Hacker News new | past | comments | ask | show | jobs | submit login

It would be fun to try to add a predictive layer to this:

- Given the score and what each person has just played predict what the next few sounds are going to be - Given a high frame rate video stream of a person predict what the next note to be played

In the same way that Nvidia has extremely low bandwidth but high resolution video enabled by face keypoint tracking and facial reconstruction / puppeteering maybe there's a place for prediction and/or sound reconstruction from extremely low bitrate streams.*

* Obviously not the exact usecase here since a premium is being placed on not processing, but still fun to think about.

We're doing exactly this to teleoperate humanoid robots on high-latency networks!

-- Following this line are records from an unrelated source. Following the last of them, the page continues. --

$ cat src/rtl/sub_arbiter.sv
// -----------------------------------------------------------------------------
// sub_arbiter
// Round-robin arbiter and sequencer sharing one sub_core among N_REQ
// requesters. Each operation takes IDLE -> CALC -> RESP (3 cycles).
//   clk   : rising-edge clock
//   rst_n : asynchronous active-low reset
//   bus   : sub_arbiter_if.slave (req, a_in, b_in in; gnt, D, Cout,
//           rsp_valid, rsp_id, busy out)
// Build option SUB_ARB_SAT_EN: when defined, a borrowing subtraction
// (Cout=0) returns D=0 instead of the wrapped result; Cout is unchanged.
// -----------------------------------------------------------------------------
module sub_arbiter
    import sub_arb_pkg::*;
#(
    parameter int N_REQ = N_REQ_DEF,
    parameter int W     = W_DEF
) (
    input  logic            clk,
    input  logic            rst_n,
    sub_arbiter_if.slave    bus
);

    localparam int ID_W = id_w(N_REQ);

    state_t            state;
    state_t            state_next;
    logic              load;
    logic [ID_W-1:0]   ptr;
    logic [ID_W-1:0]   id_q;
    logic [ID_W-1:0]   win;
    logic              found;
    logic [W-1:0]      op_a;
    logic [W-1:0]      op_b;
    logic [N_REQ-1:0]  gnt_q;
    logic [W-1:0]      d_q;
    logic              cout_q;
    logic              rsp_valid_q;
    logic [ID_W-1:0]   rsp_id_q;
    logic [W-1:0]      core_d;
    logic              core_cout;
    logic [W-1:0]      d_next;

    sub_core #(.W(W)) u_core (
        .a    (op_a),
        .b    (op_b),
        .d    (core_d),
        .cout (core_cout)
    );

`ifdef SUB_ARB_SAT_EN
    assign d_next = core_cout ? core_d : '0;
`else
    assign d_next = core_d;
`endif

    // Round-robin search: first asserted request at or above ptr, wrapping.
    always_comb begin
        found = 1'b0;
        win   = '0;
        for (int k = 0; k < N_REQ; k++) begin
            if (!found && bus.req[(int'(ptr) + k) % N_REQ]) begin
                found = 1'b1;
                win   = ID_W'((int'(ptr) + k) % N_REQ);
            end
        end
    end

    always_ff @(posedge clk or negedge rst_n) begin
        if (!rst_n) begin
            state <= IDLE;
        end else begin
            state <= state_next;
        end
    end

    // Requests are only looked at in IDLE; CALC and RESP always advance.
    always_comb begin
        state_next = state;
        load       = 1'b0;
        case (state)
            IDLE: begin
                if (found) begin
                    state_next = CALC;
                    load       = 1'b1;
                end
            end
            CALC:    state_next = RESP;
            RESP:    state_next = IDLE;
            default: state_next = IDLE;
        endcase
    end

    // Operand capture, grant pulse, result registers and pointer update.
    // The pointer moves past the served requester only once its response
    // is out, so a reset during CALC leaves no trace of the operation.
    always_ff @(posedge clk or negedge rst_n) begin
        if (!rst_n) begin
            ptr         <= '0;
            id_q        <= '0;
            op_a        <= '0;
            op_b        <= '0;
            gnt_q       <= '0;
            d_q         <= '0;
            cout_q      <= 1'b0;
            rsp_valid_q <= 1'b0;
            rsp_id_q    <= '0;
        end else begin
            gnt_q       <= '0;
            rsp_valid_q <= 1'b0;
            if (load) begin
                op_a  <= bus.a_in[int'(win)*W +: W];
                op_b  <= bus.b_in[int'(win)*W +: W];
                id_q  <= win;
                gnt_q <= N_REQ'(1) << win;
            end
            if (state == CALC) begin
                d_q         <= d_next;
                cout_q      <= core_cout;
                rsp_valid_q <= 1'b1;
                rsp_id_q    <= id_q;
            end
            if (state == RESP) begin
                ptr <= (int'(id_q) == N_REQ - 1) ? '0 : id_q + 1'b1;
            end
        end
    end

    assign bus.gnt       = gnt_q;
    assign bus.D         = d_q;
    assign bus.Cout      = cout_q;
    assign bus.rsp_valid = rsp_valid_q;
    assign bus.rsp_id    = rsp_id_q;
    assign bus.busy      = (state != IDLE);

endmodule

$ cat src/flat_wrapper.sv
// flat-port wrapper written by rule: the top's interface ports become plain ports
module sub_arbiter_flat import sub_arb_pkg::*;
#(
    parameter int N_REQ = N_REQ_DEF,
    parameter int W     = W_DEF
)
  (clk, rst_n, bus_req, bus_a_in, bus_b_in, bus_gnt, bus_D, bus_Cout, bus_rsp_valid, bus_rsp_id, bus_busy);
  sub_arbiter_if #(.N_REQ(N_REQ), .W(W)) bus_i ();
  input  logic clk;
  input  logic rst_n;
  input wire logic [$bits(bus_i.req)-1:0] bus_req;
  input wire logic [$bits(bus_i.a_in)-1:0] bus_a_in;
  input wire logic [$bits(bus_i.b_in)-1:0] bus_b_in;
  output wire logic [$bits(bus_i.gnt)-1:0] bus_gnt;
  output wire logic [$bits(bus_i.D)-1:0] bus_D;
  output wire logic [$bits(bus_i.Cout)-1:0] bus_Cout;
  output wire logic [$bits(bus_i.rsp_valid)-1:0] bus_rsp_valid;
  output wire logic [$bits(bus_i.rsp_id)-1:0] bus_rsp_id;
  output wire logic [$bits(bus_i.busy)-1:0] bus_busy;
  assign bus_i.req = bus_req;
  assign bus_i.a_in = bus_a_in;
  assign bus_i.b_in = bus_b_in;
  assign bus_gnt = bus_i.gnt;
  assign bus_D = bus_i.D;
  assign bus_Cout = bus_i.Cout;
  assign bus_rsp_valid = bus_i.rsp_valid;
  assign bus_rsp_id = bus_i.rsp_id;
  assign bus_busy = bus_i.busy;
  sub_arbiter #(.N_REQ(N_REQ), .W(W)) u_core (.clk(clk), .rst_n(rst_n), .bus(bus_i));
endmodule
$ cat config.mk
export PLATFORM = sky130hd
export DESIGN_NAME = sub_arbiter_flat
export DESIGN_NICKNAME = d
export VERILOG_FILES = /design/src/rtl/sub_arb_pkg.sv /design/src/rtl/sub_arbiter_if.sv /design/src/rtl/sub_core.sv /design/src/rtl/sub_arbiter.sv /design/src/flat_wrapper.sv
export SDC_FILE = /design/constraint.sdc
export NUM_CORES = 1
export LEC_CHECK = 0
export BUFFER_PORTS_ARGS = -buffer_cell sky130_fd_sc_hd__buf_2
export CORE_MARGIN = 1
export CORE_UTILIZATION = 52
export CTS_CLUSTER_DIAMETER = 30
export DETAILED_ROUTE_END_ITERATION = 8
export GPL_ROUTABILITY_DRIVEN = 0
export MAX_ROUTING_LAYER = met4
export PLACE_DENSITY = 0.89
export SLEW_MARGIN = 20
export SYNTH_ARGS = -nofsm -noshare
export SYNTH_HDL_FRONTEND = slang
export SYNTH_SLANG_ARGS = --single-unit
export TNS_END_PERCENT = 5
$ cat constraint.sdc
create_clock -name clk -period 3.6 [get_ports clk]
set_input_delay 0.36 -clock clk [delete_from_list [all_inputs] [get_ports clk]]
set_output_delay 0.36 -clock clk [all_outputs]
set_load 0.005 [all_outputs]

Paper: https://arxiv.org/abs/2107.01281

Video: https://www.youtube.com/watch?v=N3u4ot3aIyQ

"We introduce a system in which a humanoid robot executes commands before it actually receives them, so that the visual feedback appears to be synchronized to the operator, whereas the robot executed the commands in the past. To do so, the robot continuously predicts future commands by querying a machine learning model that is trained on past trajectories and conditioned on the last received commands. In our experiments, an operator was able to successfully control a humanoid robot (32 degrees of freedom) with stochastic delays up to 2 seconds in several whole-body manipulation tasks, including reaching different targets, picking up, and placing a box at distinct locations."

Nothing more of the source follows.